Betty, as Mrs. Finch was known all her life, graduated from high school and was hired as a stenographer at Army Intelligence headquarters in Manila under Maj. E. C. Engelhart. While working there, she met Charles E. Smith, a Navy chief electrician’s mate. They married in August 1941, a few months before the Japanese attack on Pearl Harbor, on Dec. 7.
When the war did begin, Mr. Smith reported to his PT boat. He died on Feb. 8, 1942, trying to resupply American and Filipino troops trapped on Corregidor Island and the Bataan Peninsula.
Five weeks earlier, Manila had fallen to the Japanese.
Mrs. Finch (then Mrs. Smith) convinced the occupying forces that she was Filipino and, armed with superior penmanship, wangled a job writing gas rationing vouchers for the now Japanese-run Philippine Liquid Fuel Distributing Union.
Unbeknown to her employer, however, she was actually collaborating with the Philippine resistance movement. Her job enabled her to divert precious fuel supplies to the underground and help sabotage shipments to the Japanese. After she learned of her husband’s death, her efforts became even more vigorous. (She was honored by the Philippine government in 2011.)
Meanwhile, Major Englehart (he became a lieutenant colonel) managed to get word to her that he had been captured and that he and fellow war prisoners were being maltreated.

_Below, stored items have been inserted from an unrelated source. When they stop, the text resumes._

==> config.mk <==
export PLATFORM = sky130hd
export DESIGN_NAME = mat_mul
export DESIGN_NICKNAME = mat_mul
export VERILOG_FILES = /design/flow/design.v
export SDC_FILE = /design/flow/constraint.sdc
export NUM_CORES = 4
export LEC_CHECK = 0
export CAP_MARGIN = 20
export CORE_MARGIN = 2
export CORE_UTILIZATION = 57
export CTS_CLUSTER_SIZE = 99
export PLACE_DENSITY = 0.6
export SETUP_SLACK_MARGIN = 0.61
export SLEW_MARGIN = 20
==> constraint.sdc <==
create_clock -name core_clock -period 4.03 [get_ports {s00_axi_aclk}]
set_input_delay 0.8060 -clock core_clock [delete_from_list [all_inputs] [get_ports {s00_axi_aclk}]]
set_output_delay 0.8060 -clock core_clock [all_outputs]
set_load 0.01 [all_outputs]
==> design.v <==
`timescale 1ns / 1ps
module mat_mul #
	(
        parameter integer DIM_LOG = 2,     
        parameter integer DIM = 2**DIM_LOG,
        parameter integer SIZE = DIM*DIM,
        parameter integer SIZE_LOG = 2*DIM_LOG,
        parameter integer DATA_WIDTH = 32
    )
    (
		input wire  s00_axi_aclk,
		input wire  s00_axi_aresetn,
		output wire  s00_axis_tready,
		input wire [DATA_WIDTH-1 : 0] s00_axis_tdata,
		input wire  s00_axis_tlast,
        input wire  s00_axis_tvalid,
		output wire  m00_axis_tvalid,
        output wire [DATA_WIDTH-1 : 0] m00_axis_tdata,
        output wire [(DATA_WIDTH/8)-1 : 0] m00_axis_tstrb,
        output wire  m00_axis_tlast,
        input wire  m00_axis_tready,
        input wire sel,
        input wire start
    );
	reg busy;               
	reg item_done;          
	reg matrix_done;        
	reg start_transfer;     
	reg transfer;           
	reg last_transfer;      
	reg mac_enable;         
    reg [DATA_WIDTH-1 : 0] mem_A [0 : SIZE-1];  
    reg [DATA_WIDTH-1 : 0] mem_B [0 : SIZE-1];  
    reg [DATA_WIDTH-1 : 0] mem_R [0 : SIZE-1];  
    reg [DATA_WIDTH-1 : 0] mat_A;    
    reg [DATA_WIDTH-1 : 0] mat_B;    
    reg [DATA_WIDTH-1 : 0] mat_R;    
    reg [SIZE_LOG-1 : 0] addr_stream_in;     
    reg [SIZE_LOG-1 : 0] addr_stream_out;    
    wire [SIZE_LOG-1 : 0] addr_A;    
    wire [SIZE_LOG-1 : 0] addr_B;    
    reg [SIZE_LOG-1 : 0] addr_R;     
    reg [DIM_LOG-1 : 0] row_cnt;     
    reg [DIM_LOG-1 : 0] col_cnt;     
    reg [DIM_LOG-1 : 0] tmp_cnt;     
    wire [DATA_WIDTH-1 : 0] mad;     
    reg [DATA_WIDTH-1 : 0] mac;      
    assign s00_axis_tready = !busy && !transfer && !start_transfer;  
    always @ (posedge s00_axi_aclk) begin
        if (!s00_axi_aresetn || s00_axis_tlast)
            addr_stream_in <= 0;
        else if (s00_axis_tready && s00_axis_tvalid)  
            addr_stream_in <= addr_stream_in + 1 ;  
    end
    always @ (posedge s00_axi_aclk) begin 
        if (!busy && !transfer && !start_transfer && s00_axis_tready && s00_axis_tvalid && !sel)  
            mem_A [addr_stream_in] <= s00_axis_tdata;
        if (busy)  
            mat_A <= mem_A [addr_A];
    end
    always @ (posedge s00_axi_aclk) begin
        if (!busy && !transfer && !start_transfer && s00_axis_tready && s00_axis_tvalid && sel)  
            mem_B [addr_stream_in] <= s00_axis_tdata;
        if (busy)  
            mat_B <= mem_B [addr_B];
    end
    assign m00_axis_tstrb = 4'hf;    
    assign m00_axis_tdata = mat_R;        
    assign m00_axis_tlast = last_transfer;        
    assign m00_axis_tvalid = transfer;       
    wire load_R = start_transfer || (transfer && m00_axis_tready && !last_transfer);
    always @ (posedge s00_axi_aclk) begin
        if (!s00_axi_aresetn || busy )  
            addr_stream_out <= 0;
        else if (load_R)  
            addr_stream_out <= addr_stream_out + 1 ;  
    end
    always @ (posedge s00_axi_aclk) begin
        if (!s00_axi_aresetn)
            start_transfer <= 0;
        else
            start_transfer <= matrix_done ;  
    end
    always @ (posedge s00_axi_aclk) begin
        if (!s00_axi_aresetn || (last_transfer && m00_axis_tready) )  
            transfer <= 0;
        else if (start_transfer)  
            transfer <= 1;
    end
    always @ (posedge s00_axi_aclk) begin
        if (!s00_axi_aresetn)
            last_transfer <= 0;
        else if (load_R)
            last_transfer <= (addr_stream_out == SIZE - 1) ;
        else if (transfer && m00_axis_tready)
            last_transfer <= 0;  
    end
    always @ (posedge s00_axi_aclk) begin
        if (item_done)  
            mem_R [addr_R] <= mad;  
        if (load_R)  
            mat_R <= mem_R [addr_stream_out];
    end
    always @ (posedge s00_axi_aclk) begin
        if (!s00_axi_aresetn || matrix_done )  
            busy <= 0;
        else if (start)  
            busy <= 1'b1;
    end
    always @ (posedge s00_axi_aclk) begin
        if (!s00_axi_aresetn)
            item_done <= 0;
        else
            item_done <= (tmp_cnt == DIM - 1) ;  
    end
    always @ (posedge s00_axi_aclk) begin
        if (!s00_axi_aresetn)
            matrix_done <= 0;
        else
            matrix_done <= (col_cnt == DIM-1) && (row_cnt == DIM-1) && (tmp_cnt == DIM-1) ;  
    end
    always @ (posedge s00_axi_aclk) begin
        if (!s00_axi_aresetn || (tmp_cnt == DIM ) || start )  
            tmp_cnt <= 0;
        else if (busy)  
            tmp_cnt <= tmp_cnt + 1;
    end
    always @ (posedge s00_axi_aclk) begin
        if (!s00_axi_aresetn || col_cnt==DIM && tmp_cnt==DIM || start )  
            col_cnt <= 0;
        else if (tmp_cnt==DIM -1 && col_cnt<DIM)  
            col_cnt <= col_cnt + 1;
    end
    always @ (posedge s00_axi_aclk) begin
        if (!s00_axi_aresetn || row_cnt==DIM && col_cnt==DIM && tmp_cnt==DIM || start )  
            row_cnt <= 0;
        else if (tmp_cnt==DIM -1 && col_cnt==DIM-1 && row_cnt<DIM)  
            row_cnt <= row_cnt + 1;
    end
    assign addr_A = row_cnt * DIM + tmp_cnt ;  
    assign addr_B = tmp_cnt * DIM + col_cnt ;  
    always @ (posedge s00_axi_aclk) begin
        if (!s00_axi_aresetn || start)
            addr_R <= 0;
        else if (item_done)  
            addr_R <= addr_R + 1;  
    end
    assign mad = mat_A * mat_B + mac;
    always @ (posedge s00_axi_aclk) begin
       if (!s00_axi_aresetn || item_done || start )  
           mac <= 0;
       else if (mac_enable)
           mac <= mad ;  
    end
    always @ (posedge s00_axi_aclk) begin
       if (!s00_axi_aresetn)
           mac_enable <= 0;
       else
           mac_enable <= busy ;  
    end
endmodule
==> run.sh <==
#!/bin/bash
# the make line also repeats each setting of config.mk as NAME=value (left out here)
make -C /OpenROAD-flow-scripts/flow DESIGN_CONFIG=/design/flow/config.mk WORK_HOME=/design/flow/orfs CLKGATE_MAP_FILE= finish
==> results of run 1 <==
==> layer usage <==
| layer | vias up | share of wire [%] | track usage (%) |
|---|---|---|---|
| met2 | 1114 | 51 | 47.2 |
| met1 | 21409 | 40 | 37.5 |
| met5 | - | 0 | 0 |
| met3 | 306 | 5.4 | 4.83 |
| met4 | 0 | 3.9 | 10.4 |
| li1 | 17076 | - | - |
==> area by class of cell <==
type	instances	area [um2]
clock buffer	216	4520
fill	9506	46800
multi-input combinational	2006	27500
clock inverter	97	981
antenna	6	15.0
tap	1876	2350
sequential	1689	50200
timing repair buffer	483	4750
inverter	509	1910
==> what timing repair did <==
| action | 4_1_cts | 5_1_grt |
|---|---|---|
| cloned | 3 | 0 |
| pin swaps | 46 | 11 |
| gates resized | 71 | 20 |
| endpoints found under the hold margin | 0 | 0 |
| buffers inserted | 15 | 4 |
| setup endpoints to repair | 493 | 494 |
==> metrics by stage <==
stage               utilization [%]  instances
finish                         66.4       6882
global route                   66.3       6877
CTS                            66.3       6872
detailed placement             62.0       6541
global placement               62.0       6541
floorplan                         -       4421
==> out/qor.yml, run 1 <==
status: "finished with violations"
so_faults: "setup timing"
adder_share_pct: 13.1
finalSetupViolations: 459
first_iter_violations: 3372
crit_cells: 26
gp_congestion: 0.855
grt_pass1_vias: 41994
fp_util_pct: 57.3
hp-class: "reg -> reg"
grt_max_degree: 72
h-tree-depth: 4
cts_tree: "yes"
slowest_delay_ns: 0.55
yosysCellCount: 4418
synth_area_um2: 79700
topCellsByArea: "edfxtp_1, mux4_2, fa_1"
hold_end: "busy"
final.setup.worst_slack_ns: -3.05
finalCriticalPeriod_ns: 7.08
die_area_um2: 143000
yosys.area_share.simple_pct: 4.53
fin_tns_setup_ns: -1073.10
fin_crit_sh_pct: 176
rows: 137
overflow: 0
hold_violations: 0
postRouteAntennaNets: 0
edf_count: 1632
wl_um: 193000
fin_skew_ns: 0.0512
synth_cell_types: 56
dr.pass1.iters: 5
final_cell_area_um2: 92200
ys_seq_share_pct: 63.0
tightestPinTransition_ns: 1.18
reg2reg_slack_ns: -3.05
dpl-instance-area_um2: 86200
yosysWarnings: 1
io_buffers: 73
drv_cap: 0
worstPathRequired_ns: 4.58
ys_sh_aoi_pct: 0.801
relSlewSlack_pct: 21.7
syn_avg_cell_area_um2: 18.0
crit_start: "mat_A[16]"
clock_sinks: 1689
die_w_um: 378
most_common_cell: "edfxtp_1"
endpoint: "mem_R[6][25]"
mux_share_pct: 14.0
endpoint_kind: "flip-flop"
crit_arrival_ns: 7.63
synth_xor_xnor_area_share_pct: 1.10
numCtsBuffers: 170
yosys-stat-area_um2: 79700
pin_count: 78
cp_max_fo: 16
drv_slew: 0
core_um2: 139000
synth_flops: 1689
crit_top_cell: "fa_1"
min-delay-start: "matrix_done"
warnings: 38
crit_family: "adder cells"
clk_latency_ns: 0.81
timing.rr.start: "mat_A[16]"
clockRootBuffer: "clkbuf_16"
hold_buffers: 0
synth_top_flop_cell: "edfxtp_1"
dp_hpwl_um: 125000
num-nets-final: 5472
max_freq_ghz: 0.141
largest_area_cell: "edfxtp_1"
gr-usage-all-layers_pct: 28.2
critical_path_class: "reg -> reg"
drc: 0
r2r_end: "mem_R[6][25]"
area_delta_synth_final_pct: 15.8
place_ws_ns: -3.30
topCombFamilyByArea: "multiplexers"
antenna_found_initial: 7
synth.top_cell.area_share_pct: 61.5
synthCells: 4418
via_count: 39905
grt_pass1_wl_um: 284000
crit_buf_inv: 7
hold_depth: 1
cp_slowest_cell: "fa_1"
crit_path_start_kind: "flip-flop"
vias_per_cell: 5.80
clk_pin_slew_ns: 0.06
clockBufferDepth: 3
reg2regPathDepth: 26
ys_top_cells_by_count: "edfxtp_1, inv_1, mux4_2"
hold_ws_ns: 0.429
die_y_um: 378
rsz0062_at_grt: "yes"
async_reset_ff_share_pct: 0
post_drt_wl_per_cell_um: 28.1
==> run 2, diff against run 1 <==
Settings changed: CELL_PAD_IN_SITES_DETAIL_PLACEMENT from default to 1, CELL_PAD_IN_SITES_GLOBAL_PLACEMENT from default to 3, CORE_UTILIZATION 57 to 30, CTS_CLUSTER_SIZE 99 to 86, GPL_ROUTABILITY_DRIVEN from default to 0, GPL_TIMING_DRIVEN from default to 0, PLACE_DENSITY 0.6 to default, PLACE_DENSITY_LB_ADDON from default to 0.12, SETUP_SLACK_MARGIN 0.61 to default, TNS_END_PERCENT from default to 90.
Clock period 4.03 ns to 6.76 ns, I/O delays scaled along.
==> run 2 against run 1 <==
Still fails the layout checks on setup timing. Critical path depth unchanged. Largest cell class unchanged. Non-clock buffer count increased by 23. Flip-flop count is the same. Global-route usage decreased by 9.3 points. Register-to-register slack gained 2.3 ns. Utilization shrank 30 points. Routed wire length rose by 30%. Area after synthesis unchanged. Cell area is 3.8% higher. Critical endpoint is now mem_R[6][29].
==> out/qor.yml, run 2 <==
status: "finished with violations"  # unchanged
so_faults: "setup timing"  # unchanged
hold_end: "busy"  # unchanged
most_common_cell: "edfxtp_1"  # unchanged
max_freq_ghz: 0.132  # was 0.141 GHz
mux_share_pct: 14.0  # unchanged
tightestPinTransition_ns: 1.17  # was 1.18 ns
topCombFamilyByArea: "multiplexers"  # unchanged
edf_count: 1632  # unchanged
final_cells: 8582  # was 6882
synth.top_cell.area_share_pct: 61.5  # unchanged
clock_sinks: 1689  # unchanged
via_count: 40337  # was 39905
fin_skew_ns: 0.0994  # was 0.0512 ns
grt_max_degree: 50  # was 72
hold_ws_ns: 0.411  # was 0.429 ns
dr.pass1.iters: 7  # was 5
yosys-stat-area_um2: 79700  # unchanged
synth_top_flop_cell: "edfxtp_1"  # unchanged
placed_cells: 8121  # was 6541
area_delta_synth_final_pct: 20.2  # was 15.8%
relSlewSlack_pct: 22.3  # was 21.7%
grt_pass1_vias: 45607  # was 41994
hold_buffers: 0  # unchanged
r2r_end: "mem_R[6][29]"  # was mem_R[6][25]
num-nets-final: 5507  # was 5472
async_reset_ff_share_pct: 0  # unchanged
synthCells: 4418  # unchanged
rsz0062_at_grt: "yes"  # unchanged
topCellsByArea: "edfxtp_1, mux4_2, fa_1"  # unchanged
crit_start: "mat_B[19]"  # was mat_A[16]
endpoint_kind: "flip-flop"  # unchanged
io_buffers: 73  # unchanged
final_cell_area_um2: 95700  # was 92200 um2
hp-class: "reg -> reg"  # unchanged
fp_util_pct: 30.1  # was 57.3%
min-delay-start: "matrix_done"  # unchanged
synth_xor_xnor_area_share_pct: 1.10  # unchanged
die_area_um2: 270000  # was 143000 um2
syn_avg_cell_area_um2: 18.0  # unchanged
worstPathRequired_ns: 7.35  # was 4.58 ns
yosysWarnings: 1  # unchanged
grt_pass1_wl_um: 357000  # was 284000 um
finalCriticalPeriod_ns: 7.56  # was 7.08 ns
synth_cell_types: 56  # unchanged
yosys.area_share.simple_pct: 4.53  # unchanged
critical_path_class: "reg -> reg"  # unchanged
cts_tree: "yes"  # unchanged
post_drt_wl_per_cell_um: 29.4  # was 28.1 um
hold_depth: 1  # unchanged
final.setup.worst_slack_ns: -0.797  # was -3.05 ns
drv_cap: 0  # unchanged
vias_per_cell: 4.70  # was 5.80
fin_util_pct: 36.2  # was 66.4%
finalSetupViolations: 306  # was 459
clk_pin_slew_ns: 0.06  # about the same
synth_area_um2: 79700  # unchanged
crit_buf_inv: 9  # was 7
crit_arrival_ns: 8.15  # was 7.63 ns
crit_path_start_kind: "flip-flop"  # unchanged
dp_hpwl_um: 177000  # was 125000 um
wl_um: 252000  # was 193000 um
ys_top_cells_by_count: "edfxtp_1, inv_1, mux4_2"  # unchanged
numCtsBuffers: 184  # was 170
largest_area_cell: "edfxtp_1"  # unchanged
gr-usage-all-layers_pct: 18.9  # was 28.2%
reg2reg_slack_ns: -0.80  # was -3.05 ns
hold_violations: 0  # unchanged
dpl-instance-area_um2: 87500  # was 86200 um2
crit_top_cell: "fa_1"  # unchanged
postRouteAntennaNets: 0  # unchanged
h-tree-depth: 4  # unchanged
cp_slowest_cell: "edfxtp_1"  # was fa_1
fin_crit_sh_pct: 112  # was 176%
crit_family: "adder cells"  # unchanged
overflow: 0  # unchanged
timing.rr.start: "mat_B[19]"  # was mat_A[16]
clk_latency_ns: 0.86  # was 0.81 ns
antenna_found_initial: 29  # was 7
drv_slew: 0  # unchanged
yosysCellCount: 4418  # unchanged
clockBufferDepth: 3  # unchanged
core_um2: 265000  # was 139000 um2
synth_flops: 1689  # unchanged
pin_count: 78  # unchanged
slowest_delay_ns: 0.61  # was 0.55 ns
ys_sh_aoi_pct: 0.801  # unchanged
clockRootBuffer: "clkbuf_16"  # unchanged
rows: 189  # was 137
first_iter_violations: 2794  # was 3372
die_y_um: 519  # was 378 um
warnings: 35  # was 38
endpoint: "mem_R[6][29]"  # was mem_R[6][25]
reg2regPathDepth: 26  # unchanged
adder_share_pct: 13.1  # unchanged
cp_max_fo: 10  # was 16
crit_cells: 26  # unchanged
die_w_um: 519  # was 378 um
drc: 0  # unchanged
ys_seq_share_pct: 63.0  # unchanged
-- run 2: stage by stage --
stage	worst slack, ns	TNS (ns)
floorplan	-0.0518	-1.06
global placement	-3.37	-2570.80
detailed placement	-2.47	-628.32
CTS	-0.903	-173.93
global route	-1.07	-217.83
finish	-0.797	-135.79
-- run 2: layout make-up --
cell class / instances / area, um2
Multi-Input combinational cell: 2004 / 27900
Clock buffer: 229 / 4780
Timing Repair Buffer: 293 / 4010
Buffer: 213 / 1540
Sequential cell: 1689 / 50200
Antenna cell: 10 / 25.0
Fill cell: 26130 / 169000
Tap cell: 3533 / 4420
Clock inverter: 102 / 1020
Inverter: 509 / 1910
-- run 2: what timing repair did --
action                                  in CTS  in global routing
pin swaps                                   49                 39
endpoints found under the hold margin        0                  0
endpoints found under the setup margin     374                340
buffers inserted                           113                 15
cloned                                       1                  1
gates resized                              230                 67
-- run 2: metal layers --
metal	up-vias	routed length (um)	GRT usage [%]
met1	22313	112000	25.6
met2	645	129000	32.8
li1	17175	-	-
met5	-	31	0
met3	200	7540	2.03
met4	4	3920	3.49
==> run 3, diff against run 2 <==
Settings changed: ABC_AREA from default to 0, CELL_PAD_IN_SITES_DETAIL_PLACEMENT 1 to 2, CELL_PAD_IN_SITES_GLOBAL_PLACEMENT 3 to 2, CORE_UTILIZATION 30 to 47, CTS_CLUSTER_SIZE 86 to default, GPL_ROUTABILITY_DRIVEN 0 to default, GPL_TIMING_DRIVEN 0 to default, PLACE_DENSITY_LB_ADDON 0.12 to default, SLEW_MARGIN 20 to 5, TNS_END_PERCENT 90 to default.
Clock period 6.76 ns to 7.07 ns, I/O delays scaled along.
==> run 3 against run 2 <==
The layout still fails its checks (setup timing). Global-route usage is 11 points higher. Sequential share of layout area is 2.0 points higher. Hold slack better by 0.048 ns. Critical endpoint is now mac[27]. Largest cell class unchanged.
==> out/qor.yml, run 3 <==
relSlewSlack_pct: 21.1  # was 22.3%
clk_pin_slew_ns: 0.06  # about the same
fin_crit_sh_pct: 105  # was 112%
pin_count: 78  # unchanged
synthCells: 4418  # unchanged
hold_violations: 0  # unchanged
ys_top_cells_by_count: "edfxtp_1, inv_1, mux4_2"  # unchanged
synth.top_cell.area_share_pct: 61.5  # unchanged
endpoint: "mac[27]"  # was mem_R[6][29]
hp-class: "reg -> reg"  # unchanged
ys_seq_share_pct: 63.0  # unchanged
timing.rr.start: "mat_B[3]"  # was mat_B[19]
synth_top_flop_cell: "edfxtp_1"  # unchanged
crit_path_start_kind: "flip-flop"  # unchanged
clk_latency_ns: 0.86  # about the same
most_common_cell: "edfxtp_1"  # unchanged
num-nets-final: 5424  # was 5507
adder_share_pct: 13.1  # unchanged
grt_max_degree: 131  # was 50
post_drt_wl_per_cell_um: 35.6  # was 29.4 um
hold_end: "busy"  # unchanged
final.setup.worst_slack_ns: -0.325  # was -0.797 ns
grt_pass1_vias: 47753  # was 45607
crit_start: "mat_B[3]"  # was mat_B[19]
postRouteAntennaNets: 0  # unchanged
topCellsByArea: "edfxtp_1, mux4_2, fa_1"  # unchanged
drv_slew: 0  # unchanged
topCombFamilyByArea: "multiplexers"  # unchanged
wl_met3_um: 12700  # was 7540 um
yosys-stat-area_um2: 79700  # unchanged
tightestPinTransition_ns: 1.18  # was 1.17 ns
fin_tns_setup_ns: -26.78  # was -135.79 ns
gp_congestion: 0.809
hold_depth: 1  # unchanged
edf_count: 1632  # unchanged
die_area_um2: 173000  # was 270000 um2
hold_buffers: 0  # unchanged
drt-met1-wl_um: 98400  # was 112000 um
clock_sinks: 1689  # unchanged
rsz0062_at_grt: "yes"  # unchanged
critical_path_class: "reg -> reg"  # unchanged
syn_avg_cell_area_um2: 18.0  # unchanged
yosysWarnings: 1  # unchanged
clockRootBuffer: "clkbuf_16"  # unchanged
fp_util_pct: 47.2  # was 30.1%
first_iter_violations: 3656  # was 2794
yosys.area_share.simple_pct: 4.53  # unchanged
status: "finished with violations"  # unchanged
io_buffers: 73  # unchanged
wl_met2_um: 135000  # was 129000 um
via_count: 41915  # was 40337
dr.pass1.iters: 5  # was 7
crit_cells: 29  # was 26
synth_xor_xnor_area_share_pct: 1.10  # unchanged
slowest_delay_ns: 0.55  # was 0.61 ns
worstPathRequired_ns: 7.77  # was 7.35 ns
max_freq_ghz: 0.135  # was 0.132 GHz
antenna_found_initial: 18  # was 29
cp_slowest_cell: "fa_1"  # was edfxtp_1
area_delta_synth_final_pct: 15.9  # was 20.2%
finalSetupViolations: 137  # was 306
overflow: 0  # unchanged
synth_flops: 1689  # unchanged
mux_share_pct: 14.0  # unchanged
die_w_um: 416  # was 519 um
drv_cap: 0  # unchanged
fin_skew_ns: 0.0407  # was 0.0994 ns
clockBufferDepth: 3  # unchanged
crit_arrival_ns: 8.10  # was 8.15 ns
synth_cell_types: 56  # unchanged
warnings: 44  # was 35
crit_top_cell: "fa_1"  # unchanged
core_um2: 169000  # was 265000 um2
routed.top_layer: "met5"  # unchanged
vias_per_cell: 5.83  # was 4.70
dp_hpwl_um: 163000  # was 177000 um
wl_um: 256000  # was 252000 um
gr-usage-all-layers_pct: 30.2  # was 18.9%
reg2reg_slack_ns: -0.33  # was -0.80 ns
synth_area_um2: 79700  # unchanged
crit_family: "adder cells"  # unchanged
crit_buf_inv: 10  # was 9
ys_sh_aoi_pct: 0.801  # unchanged
die_y_um: 416  # was 519 um
grt_pass1_wl_um: 364000  # was 357000 um
endpoint_kind: "flip-flop"  # unchanged
async_reset_ff_share_pct: 0  # unchanged
r2r_end: "mac[27]"  # was mem_R[6][29]
h-tree-depth: 4  # unchanged
min-delay-start: "matrix_done"  # unchanged
so_faults: "setup timing"  # unchanged
reg2regPathDepth: 29  # was 26
cp_max_fo: 6  # was 10
cts_tree: "yes"  # unchanged
largest_area_cell: "edfxtp_1"  # unchanged
yosysCellCount: 4418  # unchanged
drc: 0  # unchanged
rows: 151  # was 189
numCtsBuffers: 178  # was 184
finalCriticalPeriod_ns: 7.40  # was 7.56 ns
[run 3: final cells by class]
class / count / area (um2)
inverters: 509 / 1910
diodes: 10 / 25.0
clock buffers: 236 / 4830
multi-input cells: 2004 / 27500
clock inverters: 92 / 870
fillers: 14450 / 76600
well taps: 2218 / 2780
flip-flops and latches: 1689 / 50200
repair buffers: 429 / 4220
[run 3: repair_timing]
| action | CTS | global route |
|---|---|---|
| endpoints found under the setup margin | 254 | 279 |
| cloned | 2 | 2 |
| setup buffers | 18 | 10 |
| gates resized | 71 | 38 |
| pin swaps | 25 | 23 |
[run 3: metal layers]
metal	GRT usage, %	up-vias
li1	-	16958
met4	10.9	4
met5	0	-
met3	4.43	396
met2	53.3	1311
met1	38.0	23246
[run 3: stage by stage]
step | hold slack (ns) | utilization (%) | cells | setup slack, ns | area (um2)
floorplan | 0.389 | - | 4421 | -0.0110 | 79700
detailed placement | 0.425 | 50.6 | 6800 | -0.590 | 85500
CTS | 0.470 | 54.3 | 7147 | -0.210 | 91600
finish | 0.459 | 54.6 | 7187 | -0.325 | 92300
global route | 0.479 | 54.6 | 7182 | -0.540 | 92300
global placement | 0.403 | 50.6 | 6797 | -0.395 | 85400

She helped smuggle food, medicine, soap and clothing to them in a prison until she was caught.
Confined to a two-by-four-foot cell, she was interrogated and then tortured, enduring repeated shocks from electrical clamps on her fingers. She never talked. She was tried and sentenced to three years’ hard labor at the Women’s Correctional Institution in Mandaluong, just outside Manila.
When she was finally freed by American troops on Feb. 10, 1945, she weighed 80 pounds.
Rather than remain in her native country, she moved to Buffalo, where her father’s sister lived. She joined the Coast Guard Women’s Reserve, or the SPARs (a contraction of the Coast Guard motto “Semper Paratus” — Always Ready”). She enlisted, she said, to avenge her husband.
When her superiors learned of her wartime exploits, she was awarded the Asiatic-Pacific Campaign Ribbon; the Coast Guard described her as the first woman to receive the decoration. The Medal of Freedom was bestowed for meritorious service.
After the war ended, she was discharged as a seaman second class in 1946 and enrolled in secretarial school in New York City, where she met and married an Army veteran, Robert Finch. A chemist, he was hired by Agway, the agricultural products supplier, and moved the family to Ithaca.
Mr. Finch died in 1968. In addition to her daughter, Betty, Mrs. Finch is survived by a son, Bob; a sister, Olive Keats; six grandchildren, and two great-grandchildren.
As Mrs. Finch was rearing her children and working as a secretary at Cornell University, her neighbors never suspected that they were in the presence of a war hero.
In the early 1990s, though, she was rediscovered by the military after she completed a government questionnaire that she had received in conjunction with plans to erect the Women in Military Service for America Memorial in Washington. The Coast Guard named its new Group Honolulu Headquarters building on Sand Island in Hawaii in her honor in 1995.
Ms. Murphy decided to alert the news media about the building dedication, noting that her mother would be in attendance.
“It was the first anyone knew,” Mrs. Murphy said. “I figured it was time. And when she came home and people met her at the bus station, she was flabbergasted.”
In 2015, the Coast Guard’s official blog said of Mrs. Finch, “Of the thousands of women who have served with honor in the United States Coast Guard, one stands out for her bravery and devotion to duty.”
Her wartime legacy will be publicly honored again on Saturday by a military honor guard. But privately her heroism endured without medals, plaques or flags.
“It had not defined her,” Ms. Murphy said, “but it defined how she lived her life.”